Task directions:
Once you have checked each line below for the word "begin", give the number of lines that have it and nothing further.

========

File: src/rtl/pfmf_pkg.sv
// types, constants and helpers for the polynomial fitness block
package pfmf_pkg;

    localparam int MAX_DEGREE  = 6;
    localparam int NUM_COEF    = MAX_DEGREE + 1;
    localparam int COEF_IDX_W  = $clog2(NUM_COEF);
    localparam int COUNT_WIDTH = 16;
    localparam int FRAC_BITS   = 16;
    localparam int Q_W         = 32;
    localparam int PROD_W      = 2 * Q_W;
    localparam int SUM_W       = 64;
    localparam int MEAN_W      = 46;
    localparam int FIT_W       = 32;
    localparam int POINTS_W    = 16;
    localparam int DEG_W       = 3;
    localparam int CFG_IDX_W   = 4;
    localparam int CFG_DATA_W  = 32;
    localparam int DIV_CNT_W   = $clog2(SUM_W);

    // register indexes on the configuration port
    localparam logic [CFG_IDX_W-1:0] CFG_DEGREE    = CFG_IDX_W'(0);
    localparam logic [CFG_IDX_W-1:0] CFG_COEF_BASE = CFG_IDX_W'(1);
    localparam logic [CFG_IDX_W-1:0] CFG_COEF_LAST = CFG_IDX_W'(NUM_COEF);

    localparam logic [DEG_W-1:0] DEGREE_RESET = DEG_W'(1);

    typedef logic signed [Q_W-1:0] t_q16;

    typedef enum logic [3:0] {
        ST_IDLE,
        ST_MUL,
        ST_ADD,
        ST_DIFF,
        ST_SQ,
        ST_ACC,
        ST_FIN,
        ST_DMEAN,
        ST_DFIT_LD,
        ST_DFIT,
        ST_OUT
    } t_state;

    typedef struct packed {
        logic load;
        logic mul;
        logic add;
        logic diff;
        logic sq;
        logic acc;
        logic div_mean;
        logic div_fit;
        logic div_step;
        logic out_load;
    } t_dp_cmd;

    typedef struct packed {
        logic deg_zero;
        logic k_one;
        logic last;
        logic sum_zero;
        logic div_last;
        logic out_free;
    } t_dp_sts;

    function automatic t_q16 sat_from64(input logic signed [PROD_W-1:0] v);
        logic signed [PROD_W-1:0] hi;
        logic signed [PROD_W-1:0] lo;
        hi = PROD_W'(signed'({1'b0, {(Q_W-1){1'b1}}}));
        lo = -hi - PROD_W'(1);
        if (v > hi) begin
            return t_q16'(hi);
        end else if (v < lo) begin
            return t_q16'(lo);
        end
        return v[Q_W-1:0];
    endfunction

    function automatic t_q16 sat_from33(input logic signed [Q_W:0] v);
        if (v[Q_W] != v[Q_W-1]) begin
            return v[Q_W] ? {1'b1, {(Q_W-1){1'b0}}} : {1'b0, {(Q_W-1){1'b1}}};
        end
        return v[Q_W-1:0];
    endfunction

endpackage

File: src/rtl/pfmf_in_if.sv
// sample point channel
interface pfmf_in_if;
    logic                valid;
    logic                ready;
    pfmf_pkg::t_q16      sample_x;
    pfmf_pkg::t_q16      sample_y;
    logic                last_point;

    modport source (output valid, output sample_x, output sample_y, output last_point,
                    input ready);
    modport sink   (input valid, input sample_x, input sample_y, input last_point,
                    output ready);
endinterface
==> src/stereo_sine_slew_distortion_assert.svh <==
// assertion macros for the slew distortion rtl
// expects clk and arst_n in the scope of each use
`ifndef STEREO_SINE_SLEW_DISTORTION_ASSERT_SVH
`define STEREO_SINE_SLEW_DISTORTION_ASSERT_SVH

// same-cycle implication
`define SSD_ASSERT_IMPL(lbl, pre, post, msg) \
	lbl: assert property (@(posedge clk) disable iff (!arst_n) (pre) |-> (post)) \
		else $error(msg);

// next-cycle implication
`define SSD_ASSERT_NEXT(lbl, pre, post, msg) \
	lbl: assert property (@(posedge clk) disable iff (!arst_n) (pre) |=> (post)) \
		else $error(msg);

`endif

==> src/ssd_pkg.sv <==
// types and constants for the stereo slew distortion block
// no dependencies
package ssd_pkg;

	localparam int SAMPLE_BITS = 24;
	localparam int CFG_DATA_W = 22;

	localparam logic [22:0] PHASE_K = 23'd6710746;
	localparam logic [23:0] PHASE_MAX = 24'd16776865;
	localparam logic [16:0] UNITY_Q16 = 17'd65536;
	localparam longint unsigned HALF_PI_Q30 = 64'd1686629713;
	localparam longint unsigned TAYLOR_DIV [7] = '{
		64'd6, 64'd20, 64'd42, 64'd72, 64'd110, 64'd156, 64'd210
	};

	typedef enum logic [1:0] {
		REG_BOOST_GAIN,
		REG_RATE_SCALE,
		REG_OUTPUT_LEVEL,
		REG_WET_MIX
	} reg_idx_t;

	typedef struct packed {
		logic [21:0] boost_gain;
		logic [18:0] rate_scale;
		logic [16:0] output_level;
		logic [16:0] wet_mix;
	} cfg_t;

	typedef struct packed {
		logic signed [SAMPLE_BITS-1:0] left_in;
		logic signed [SAMPLE_BITS-1:0] right_in;
	} in_word_t;

	typedef struct packed {
		logic signed [SAMPLE_BITS-1:0] left_out;
		logic signed [SAMPLE_BITS-1:0] right_out;
	} out_word_t;

	typedef enum logic [3:0] {
		OP_IDLE,
		OP_MUL_X,
		OP_GET_X,
		OP_GET_T,
		OP_MUL_T,
		OP_GET_Q,
		OP_MUL_Q,
		OP_RD_SIN,
		OP_MUL_LIM,
		OP_GET_LIM,
		OP_UPDATE,
		OP_MUL_LVL,
		OP_GET_Y,
		OP_MUL_DRY,
		OP_MUL_WET,
		OP_FINISH
	} op_t;

	typedef struct packed {
		logic load;
		op_t op;
		logic commit;
	} cmd_t;

endpackage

========

Task response:
3